Brian Weed, a documentary cameraman, went on a test dive in the doomed vessel in May 2021 while working for the Discovery Channel's "Expedition Unknown" TV show.
But when he boarded the sub he recalled having a "very strange" conversation with boss Stockton Rush after asking him about the safety of the sub.
However, Mr Rush appeared to dismiss any concerns over safety as the passenger admitted he felt "uneasy" with his "cavalier" attitude.
He said: "Well, there's four or five days of oxygen on board, and I said, 'What if they don't find you?' And he said, 'Well, you're dead anyway.
"It felt like a very strange thing to think, and it seemed to almost be a nihilistic attitude toward life or death out in the middle of the ocean."
Mr Weed revealed the test dive was riddled with mechanical and communications issues and had to be aborted.
"That whole dive made me very uncomfortable with the idea of going down to Titanic depths in that submersible," Mr Weed said, adding that it just didn't feel safe.

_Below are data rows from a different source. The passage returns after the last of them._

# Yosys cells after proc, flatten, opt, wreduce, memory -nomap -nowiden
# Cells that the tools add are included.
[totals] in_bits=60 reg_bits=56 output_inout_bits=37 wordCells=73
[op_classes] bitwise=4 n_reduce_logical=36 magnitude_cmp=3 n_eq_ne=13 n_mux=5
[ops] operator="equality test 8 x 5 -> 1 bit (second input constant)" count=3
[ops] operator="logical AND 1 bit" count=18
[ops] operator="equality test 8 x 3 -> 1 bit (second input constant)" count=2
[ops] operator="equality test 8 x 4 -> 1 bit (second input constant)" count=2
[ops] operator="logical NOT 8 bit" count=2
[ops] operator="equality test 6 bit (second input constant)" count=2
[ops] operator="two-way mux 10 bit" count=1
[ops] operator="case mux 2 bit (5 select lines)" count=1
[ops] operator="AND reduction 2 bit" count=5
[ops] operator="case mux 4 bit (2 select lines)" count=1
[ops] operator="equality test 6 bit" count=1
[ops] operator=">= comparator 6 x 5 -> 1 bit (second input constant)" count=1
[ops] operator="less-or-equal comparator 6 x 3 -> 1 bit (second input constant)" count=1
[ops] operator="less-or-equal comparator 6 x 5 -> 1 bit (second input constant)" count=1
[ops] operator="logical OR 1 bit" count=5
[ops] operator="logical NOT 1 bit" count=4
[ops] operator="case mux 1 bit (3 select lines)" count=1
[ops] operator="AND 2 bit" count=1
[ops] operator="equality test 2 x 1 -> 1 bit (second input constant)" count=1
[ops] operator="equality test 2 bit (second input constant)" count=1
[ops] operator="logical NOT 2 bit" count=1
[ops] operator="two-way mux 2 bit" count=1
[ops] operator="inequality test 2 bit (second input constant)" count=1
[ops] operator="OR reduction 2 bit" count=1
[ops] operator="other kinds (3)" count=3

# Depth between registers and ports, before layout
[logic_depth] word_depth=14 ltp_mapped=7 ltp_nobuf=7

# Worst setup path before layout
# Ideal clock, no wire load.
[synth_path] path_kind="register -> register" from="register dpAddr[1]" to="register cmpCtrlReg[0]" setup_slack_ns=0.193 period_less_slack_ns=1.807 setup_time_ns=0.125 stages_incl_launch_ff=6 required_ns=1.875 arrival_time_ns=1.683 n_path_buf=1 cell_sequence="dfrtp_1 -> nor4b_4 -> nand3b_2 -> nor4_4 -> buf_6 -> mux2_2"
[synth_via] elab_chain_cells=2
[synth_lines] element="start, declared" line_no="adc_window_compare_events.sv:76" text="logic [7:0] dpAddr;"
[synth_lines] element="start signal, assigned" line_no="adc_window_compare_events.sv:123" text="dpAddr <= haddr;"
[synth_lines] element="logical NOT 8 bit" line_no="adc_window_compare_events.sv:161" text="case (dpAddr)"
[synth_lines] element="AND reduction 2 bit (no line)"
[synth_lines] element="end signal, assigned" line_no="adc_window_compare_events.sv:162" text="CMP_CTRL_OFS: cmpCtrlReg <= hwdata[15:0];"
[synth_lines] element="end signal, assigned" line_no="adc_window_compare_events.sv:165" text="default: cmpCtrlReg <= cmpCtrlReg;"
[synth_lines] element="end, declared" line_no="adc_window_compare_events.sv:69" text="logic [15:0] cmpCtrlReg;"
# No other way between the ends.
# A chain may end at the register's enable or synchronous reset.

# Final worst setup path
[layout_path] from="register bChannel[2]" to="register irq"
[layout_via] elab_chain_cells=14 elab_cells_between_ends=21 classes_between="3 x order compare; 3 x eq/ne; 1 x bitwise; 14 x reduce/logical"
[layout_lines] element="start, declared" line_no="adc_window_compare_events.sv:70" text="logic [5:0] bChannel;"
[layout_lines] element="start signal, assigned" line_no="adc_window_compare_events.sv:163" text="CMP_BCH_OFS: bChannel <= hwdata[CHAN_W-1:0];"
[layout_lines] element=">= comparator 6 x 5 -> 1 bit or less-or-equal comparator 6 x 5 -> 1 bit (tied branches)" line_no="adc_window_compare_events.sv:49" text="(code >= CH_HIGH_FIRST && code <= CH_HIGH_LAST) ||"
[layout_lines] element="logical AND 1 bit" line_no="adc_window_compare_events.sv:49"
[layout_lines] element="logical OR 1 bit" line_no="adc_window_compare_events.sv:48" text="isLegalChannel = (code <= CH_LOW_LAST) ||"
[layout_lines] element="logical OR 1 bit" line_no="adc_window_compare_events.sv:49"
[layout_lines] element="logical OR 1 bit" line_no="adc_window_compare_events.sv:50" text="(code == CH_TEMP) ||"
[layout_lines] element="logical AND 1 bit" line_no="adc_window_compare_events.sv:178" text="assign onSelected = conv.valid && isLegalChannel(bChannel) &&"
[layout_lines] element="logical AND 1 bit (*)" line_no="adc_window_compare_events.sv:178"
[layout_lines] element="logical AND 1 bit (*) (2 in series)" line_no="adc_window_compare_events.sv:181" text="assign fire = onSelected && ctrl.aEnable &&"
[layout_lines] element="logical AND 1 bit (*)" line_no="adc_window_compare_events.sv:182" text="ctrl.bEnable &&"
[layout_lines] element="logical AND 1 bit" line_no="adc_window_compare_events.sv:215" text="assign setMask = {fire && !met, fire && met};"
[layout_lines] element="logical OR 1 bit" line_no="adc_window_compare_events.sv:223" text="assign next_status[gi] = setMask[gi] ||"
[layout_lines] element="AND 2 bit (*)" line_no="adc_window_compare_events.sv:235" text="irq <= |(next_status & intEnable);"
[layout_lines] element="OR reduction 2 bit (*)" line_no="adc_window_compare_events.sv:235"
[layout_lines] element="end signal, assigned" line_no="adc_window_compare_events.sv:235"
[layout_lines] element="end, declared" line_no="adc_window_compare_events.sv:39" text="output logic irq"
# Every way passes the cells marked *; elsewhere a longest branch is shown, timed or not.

He pulled out of the documentary amid concerns over safety, and the 'Expedition Unknown' production was also later cancelled by the channel.
OceanGate had been previously warned by ex-staff members of the safety of the submarine after it was revealed its carbon fibre hull, which housed the five passengers, was its "Achilles heel" because the material is not considered suitable for deep-dives.
The company's CEO Stockton Rush said in 2021 the carbon fibre broke a "rule" by not allegedly being certified to carry passengers to the depths of the Titanic.
He said in an interview: "The carbon fibre and titanium, there's a rule you don't do that – well I did."
Stockton Rush, Shahzada Dawood, his son Suleman, British billionaire Hamish Harding, and French explorer Paul-Henry Nargeolet all died aboard the sub, which imploded while on a trip to visit the Titanic wreckage after less than two hours into its dive.
The trip, which costs around $250,000, allowed tourists to see the shipwreck up close.
However, the vessel lost communication with its operator and a large-scale rescue operation was deployed to search the area 400 miles southeast of Newfoundland, Canada, as oxygen supplies in the submarine had just days left.
However, a debris field was found by the Coast Guard around 1,600 feet from the bow of the Titanic last week.
"Presumed human remains" and debris from the submarine were unloaded from the US Coast Guard ship Sycamore and Horizon Arctic at the Canadian Coast Guard pier in St John's, Newfoundland.